El problema es que esas medidas cortoplacistas no resuelven nuestros problemas de fondo y solo representa un alivio pasajero. Congelando durante unos meses las subas de combustibles o los seguros médicos no se solucionan los problemas económicos ni del sistema de salud. Lo mismo sucede con modificar la alícuota del impuesto a las ganancias cuando se estima que la inflación rondará el 50 por ciento anual. Y, cuando las inoculaciones pueden salvar vidas, es irresponsable alentar los miedos sobre las vacunas.
Si algo desnudan los anuncios de la Casa Rosada y las chicanas de la oposición es la virtual ausencia de propuestas de fondo, planeadas y factibles a los problemas que nos acechan históricamente. La Argentina debe reactivar en serio la economía, atrayendo inversiones suficientes para generar millones empleos y sacar a millones más de la pobreza. Más cuando las dosis de vacunas que el gobierno prometió para enero y febrero siguen sin llegar a la Argentina, y se acercan los días más frescos de otoño que pueden alimentar un rebrote de contagios. Acaso vuelva a ser necesario, aunque duela absorberlo, disponer cuarentenas, sean totales o sectoriales, tal y como ordenaron en el hemisferio norte.

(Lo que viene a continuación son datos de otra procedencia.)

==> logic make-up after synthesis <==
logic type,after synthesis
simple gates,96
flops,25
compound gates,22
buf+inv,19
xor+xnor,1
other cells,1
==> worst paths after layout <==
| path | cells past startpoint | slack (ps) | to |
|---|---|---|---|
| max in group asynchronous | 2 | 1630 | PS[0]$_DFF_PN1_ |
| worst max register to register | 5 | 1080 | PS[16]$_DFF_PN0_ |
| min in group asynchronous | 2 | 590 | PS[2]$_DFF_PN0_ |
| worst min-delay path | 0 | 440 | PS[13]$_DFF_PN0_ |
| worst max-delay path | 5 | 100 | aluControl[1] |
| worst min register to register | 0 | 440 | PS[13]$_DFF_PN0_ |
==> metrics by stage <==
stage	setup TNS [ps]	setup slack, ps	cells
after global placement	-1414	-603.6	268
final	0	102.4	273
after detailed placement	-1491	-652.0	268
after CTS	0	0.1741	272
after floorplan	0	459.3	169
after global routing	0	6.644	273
--- design/flow/design.v ---
module programcounter(clk, rst, en, newAdr, imm, nextpc);
	input clk, rst;
	input [1:0] en;
	input [15:0] newAdr, imm;
	output reg [15:0] nextpc = 16'b0;
	always@(posedge clk, negedge rst) begin
		if (!rst)
			nextpc <= 0;
		else begin
			case(en)
				2'b01: nextpc <= nextpc + 1'b1;  
				2'b10: nextpc <= newAdr;  
				2'b11: nextpc <= nextpc + imm;  
				default: nextpc <= nextpc;
			endcase
		end
	end
endmodule
File: design/flow/design.v
`timescale 1ns / 1ps
module axi_cfg_regs
#(
parameter C_S_AXI_DATA_WIDTH = 32,
parameter C_S_AXI_ADDR_WIDTH = 30
)
(
    input busy,
    input S_AXI_ACLK,
    input S_AXI_ARESETN,
    input [C_S_AXI_ADDR_WIDTH - 1:0] S_AXI_AWADDR, 
    input S_AXI_AWVALID,
    input [C_S_AXI_ADDR_WIDTH - 1:0] S_AXI_ARADDR, 
    input S_AXI_ARVALID,
    input [C_S_AXI_DATA_WIDTH - 1:0] S_AXI_WDATA,  
    input [(C_S_AXI_DATA_WIDTH/8 - 1):0] S_AXI_WSTRB,  
    input S_AXI_WVALID, 
    input S_AXI_RREADY, 
    input S_AXI_BREADY, 
    output [29:0] mem_addr,  
    output mem_wen,
    output [C_S_AXI_DATA_WIDTH - 1:0] mem_data_in,
    input [C_S_AXI_DATA_WIDTH - 1:0] mem_data_out,
    output reg S_AXI_AWREADY, 
    output reg S_AXI_ARREADY, 
    output reg S_AXI_WREADY,  
    output reg [C_S_AXI_DATA_WIDTH - 1:0] S_AXI_RDATA,
    output reg [1:0] S_AXI_RRESP,
    output reg S_AXI_RVALID,  
    output reg [1:0] S_AXI_BRESP,
    output reg S_AXI_BVALID,  
    input [31:0] debug_in,
    output [31:0] debug,
    output [31:0] ctrl,
    output [31:0] num_init_samples,
    output [31:0] num_init_steps,
    output [31:0] num_train_samples,
    output [31:0] num_train_steps,
    output [31:0] num_test_samples,
    output [31:0] num_test_steps,
    output [31:0] num_steps_per_sample,
    output [2:0] current_state_out,
    output  load_node,
    input   [11 : 0] node_dout
);
reg num_train_samples_reg_valid = 0;
reg [31:0] num_train_samples_reg = 0;
reg num_test_samples_reg_valid = 0;
reg [31:0] num_test_samples_reg = 0;
reg num_init_samples_reg_valid = 0;
reg [31:0] num_init_samples_reg = 0;
reg num_init_steps_reg_valid = 0;
reg [31:0] num_init_steps_reg = 0;
reg num_train_steps_reg_valid = 0;
reg [31:0] num_train_steps_reg = 0;
reg num_test_steps_reg_valid = 0;
reg [31:0] num_test_steps_reg = 0;
reg num_steps_per_sample_reg_valid = 0;
reg [31:0] num_steps_per_sample_reg = 0;
reg [31:0] debug_reg = 0;
reg  debug_reg_addr_valid = 0;
reg [31:0] ctrl_reg;
reg ctrl_reg_addr_valid = 0;
reg mem_reg_addr_valid = 0;
reg reservoir_node_reg_valid = 0;
reg [2:0] current_state = 0;
reg [2:0] next_state = 0;
reg [29:0] local_address = 0;
reg local_address_valid = 1;
wire [1:0] combined_S_AXI_AWVALID_S_AXI_ARVALID;
reg write_enable_registers = 0;
reg send_read_data_to_AXI = 0;
wire Local_Reset;
localparam reset = 0, idle = 1, read_transaction_in_progress = 2, write_transaction_in_progress = 3, mem_read_transaction_done_stage = 4, complete = 5;
assign Local_Reset = ~S_AXI_ARESETN;
assign combined_S_AXI_AWVALID_S_AXI_ARVALID = {S_AXI_AWVALID, S_AXI_ARVALID};
assign debug = debug_reg;
assign ctrl = ctrl_reg;
assign current_state_out = current_state;
always @ (posedge S_AXI_ACLK) begin
    if (Local_Reset)
        current_state <= reset;
    else
        current_state <= next_state;
end
always @ (current_state, combined_S_AXI_AWVALID_S_AXI_ARVALID, S_AXI_ARVALID, S_AXI_RREADY, S_AXI_AWVALID, S_AXI_WVALID, S_AXI_BREADY, local_address, local_address_valid) begin
    S_AXI_ARREADY = 0;
    S_AXI_RRESP = 2'b00;
    S_AXI_RVALID = 0;
    S_AXI_WREADY = 0;
    S_AXI_BRESP = 2'b00;
    S_AXI_BVALID = 0;
    S_AXI_WREADY = 0;
    S_AXI_AWREADY = 0;
    write_enable_registers = 0;
    send_read_data_to_AXI = 0;
    next_state = current_state;
    case (current_state)
        reset:
            next_state = idle;
        idle:
        begin
            case (combined_S_AXI_AWVALID_S_AXI_ARVALID)
                2'b01:
                    next_state = read_transaction_in_progress;
                2'b10:
                    next_state = write_transaction_in_progress;
            endcase
        end
        read_transaction_in_progress:
        begin
            next_state = mem_read_transaction_done_stage;
        end
        write_transaction_in_progress:
        begin
            next_state = write_transaction_in_progress;
			write_enable_registers = 1;
            S_AXI_AWREADY = S_AXI_AWVALID;
            S_AXI_WREADY = S_AXI_WVALID;
            S_AXI_BRESP = 2'b00;
            S_AXI_BVALID = 1;
			if (S_AXI_BREADY == 1)
			    next_state = complete;
        end
        mem_read_transaction_done_stage:
        begin
            next_state = mem_read_transaction_done_stage;
            S_AXI_ARREADY = S_AXI_ARVALID;
            S_AXI_RVALID = 1;
            S_AXI_RRESP = 2'b00;
            send_read_data_to_AXI = 1;
            if (S_AXI_RREADY == 1) 
                next_state = complete;
        end
        complete:
        begin
            case (combined_S_AXI_AWVALID_S_AXI_ARVALID) 
				2'b00:
                     next_state = idle;
				default:
                    next_state = complete;
			endcase;
        end
    endcase
end
always @(send_read_data_to_AXI, 
        local_address, 
        local_address_valid, 
        debug_reg, 
        ctrl_reg, 
        mem_data_out,
        num_train_samples_reg,
        num_test_samples_reg,
        num_init_samples_reg,
        num_steps_per_sample_reg,
        num_train_steps_reg,
        num_test_steps_reg,
        num_init_steps_reg,
        node_dout
        )
begin
    S_AXI_RDATA = 32'b0;
    if (local_address_valid == 1 && send_read_data_to_AXI == 1)
    begin
        case(local_address)
            16'h0000:
                S_AXI_RDATA = ctrl_reg;
            16'h0004:
                S_AXI_RDATA = debug_reg;
            16'h0008:
                S_AXI_RDATA = num_init_samples_reg;
            16'h000C:
                S_AXI_RDATA = num_train_samples_reg;
            16'h0010:
                S_AXI_RDATA = num_test_samples_reg;
            16'h0014:
                S_AXI_RDATA = num_steps_per_sample_reg;
            16'h0018:
                S_AXI_RDATA = num_init_steps_reg;
            16'h001C:
                S_AXI_RDATA = num_train_steps_reg;
            16'h0020:
                S_AXI_RDATA = num_test_steps_reg;
            16'h0024:
                S_AXI_RDATA = node_dout;
            default:
                S_AXI_RDATA = mem_data_out;
        endcase;     
    end
end
always  @(posedge S_AXI_ACLK)
begin
    if (Local_Reset)
        local_address = 0;
    else
    begin
        if (local_address_valid == 1)
        begin
            case (combined_S_AXI_AWVALID_S_AXI_ARVALID)
                2'b10:
                    local_address = S_AXI_AWADDR[29:0];
                2'b01:     
                    local_address = S_AXI_ARADDR[29:0];
            endcase
        end
    end
end
always @(local_address,write_enable_registers)
begin
    ctrl_reg_addr_valid = 0;
    debug_reg_addr_valid = 0;
    num_init_samples_reg_valid = 0;
    num_train_samples_reg_valid = 0;
    num_test_samples_reg_valid = 0;
    num_steps_per_sample_reg_valid = 0;
    num_init_steps_reg_valid = 0;
    num_train_steps_reg_valid = 0;
    num_test_steps_reg_valid = 0;
    reservoir_node_reg_valid = 0;
    local_address_valid = 1;
    if (write_enable_registers)
    begin
        case (local_address)
            30'h0000_0000:
                ctrl_reg_addr_valid = 1;
            30'h0000_0004:
                debug_reg_addr_valid = 1;
            30'h0000_0008:
                num_init_samples_reg_valid = 1;
            30'h0000_000C:
                num_train_samples_reg_valid = 1;
            30'h0000_0010:
                num_test_samples_reg_valid = 1;
            30'h0000_0014:
                num_steps_per_sample_reg_valid = 1;
            30'h0000_0018:
                num_init_steps_reg_valid = 1;
            30'h0000_001C:
                num_train_steps_reg_valid = 1;
            30'h0000_0020:
                num_test_steps_reg_valid = 1;
            30'h0000_0024:
                reservoir_node_reg_valid = 1;
            default:
            begin
                local_address_valid = 1;
            end
        endcase
    end
end
always @(posedge S_AXI_ACLK)
begin
    if (Local_Reset)
        ctrl_reg = 0;
    else
    begin
        if(ctrl_reg_addr_valid)
            ctrl_reg = {S_AXI_WDATA[31:2],busy,S_AXI_WDATA[0]};
        else begin
            ctrl_reg[1] = busy;
            ctrl_reg[0] = 0;
        end
    end
end
always @(posedge S_AXI_ACLK)
begin
    if (Local_Reset)
        debug_reg = 0;
    else
    begin
        debug_reg = debug_in;
    end
end
always @(posedge S_AXI_ACLK)
begin
    if (Local_Reset)
        num_init_samples_reg = 0;
    else
    begin
        if(num_init_samples_reg_valid)
            num_init_samples_reg = S_AXI_WDATA;
    end
end
always @(posedge S_AXI_ACLK)
begin
    if (Local_Reset)
        num_train_samples_reg = 0;
    else
    begin
        if(num_train_samples_reg_valid)
            num_train_samples_reg = S_AXI_WDATA;
    end
end
always @(posedge S_AXI_ACLK)
begin
    if (Local_Reset)
        num_test_samples_reg = 0;
    else
    begin
        if(num_test_samples_reg_valid)
            num_test_samples_reg = S_AXI_WDATA;
    end
end
always @(posedge S_AXI_ACLK)
begin
    if (Local_Reset)
        num_steps_per_sample_reg = 0;
    else
    begin
        if(num_steps_per_sample_reg_valid)
            num_steps_per_sample_reg = S_AXI_WDATA;
    end
end
always @(posedge S_AXI_ACLK)
begin
    if (Local_Reset)
        num_init_steps_reg = 0;
    else
    begin
        if(num_init_steps_reg_valid)
            num_init_steps_reg = S_AXI_WDATA;
    end
end
always @(posedge S_AXI_ACLK)
begin
    if (Local_Reset)
        num_train_steps_reg = 0;
    else
    begin
        if(num_train_steps_reg_valid)
            num_train_steps_reg = S_AXI_WDATA;
    end
end
always @(posedge S_AXI_ACLK)
begin
    if (Local_Reset)
        num_test_steps_reg = 0;
    else
    begin
        if(num_test_steps_reg_valid)
            num_test_steps_reg = S_AXI_WDATA;
    end
end
assign mem_wen = write_enable_registers && (local_address[29:24] > 0) && ~busy;
assign mem_data_in = S_AXI_WDATA;
assign mem_addr[29:0] = (combined_S_AXI_AWVALID_S_AXI_ARVALID[1]) ? {2'h0,S_AXI_AWADDR[29:2]} : ( (combined_S_AXI_AWVALID_S_AXI_ARVALID[0]) ? {2'h0,S_AXI_ARADDR[29:2]} : 30'h00);
assign num_init_samples = num_init_samples_reg;
assign num_train_samples = num_train_samples_reg;
assign num_test_samples = num_test_samples_reg;
assign num_steps_per_sample = num_steps_per_sample_reg;
assign num_init_steps = num_init_steps_reg;
assign num_train_steps = num_train_steps_reg;
assign num_test_steps = num_test_steps_reg;
assign load_node = reservoir_node_reg_valid;
endmodule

La pregunta, por tanto, es si los argentinos reaccionaremos, buscaremos consensos —sin pretender ingenuidades— y los distintos bandos políticos, con la observación de los ciudadanos, afiancen un acuerdo.
Los Pactos de la Moncloa en España estuvieron lejos de ser un paseo en el parque. Conllevaron discusiones arduas, por momentos ríspidas y con portazos incluidos, entre sectores con ideas antagónicas. Pero en 1977 lograron acordar seguir un programa político y económico que estabilizó España, acechada por la pobreza y el posible regreso de una dictadura. Aquellos pactos, vale remarcar, fueron hijos de la necesidad, no de las conveniencias coyunturales.
Lo mismo tendría que pasar con el pacto argentino. Ahí, se debería acordar un régimen tributario más progresivo y sencillo, alejando de prebendas y subsidios a sectores como los empresarios, ni moratorias y blanqueos que premian a los evasores en desmedro de quienes cumplen. También tendría que definir los parámetros del fortalecimiento institucional del Poder Judicial y del Consejo de la Magistratura, para que sean independientes, de verdad, del poder político. Tendrían que acordar una educación para el siglo XXI, que remunere de manera justa a los docentes y prepare el camino a un plan realista de educación no presencial para futuras urgencias. Y, por supuesto, debería oficializar métodos específicos para evitar que los políticos obtengan beneficios de salud pública, como las vacunas.
Todos tendremos que ceder para salir adelante. ¿Los políticos estarán dispuestos a hacerlo? Y, más aún, ¿los ciudadanos seguiremos votando por promesas improvisadas o exigiremos finalmente un acuerdo que nos beneficie como país?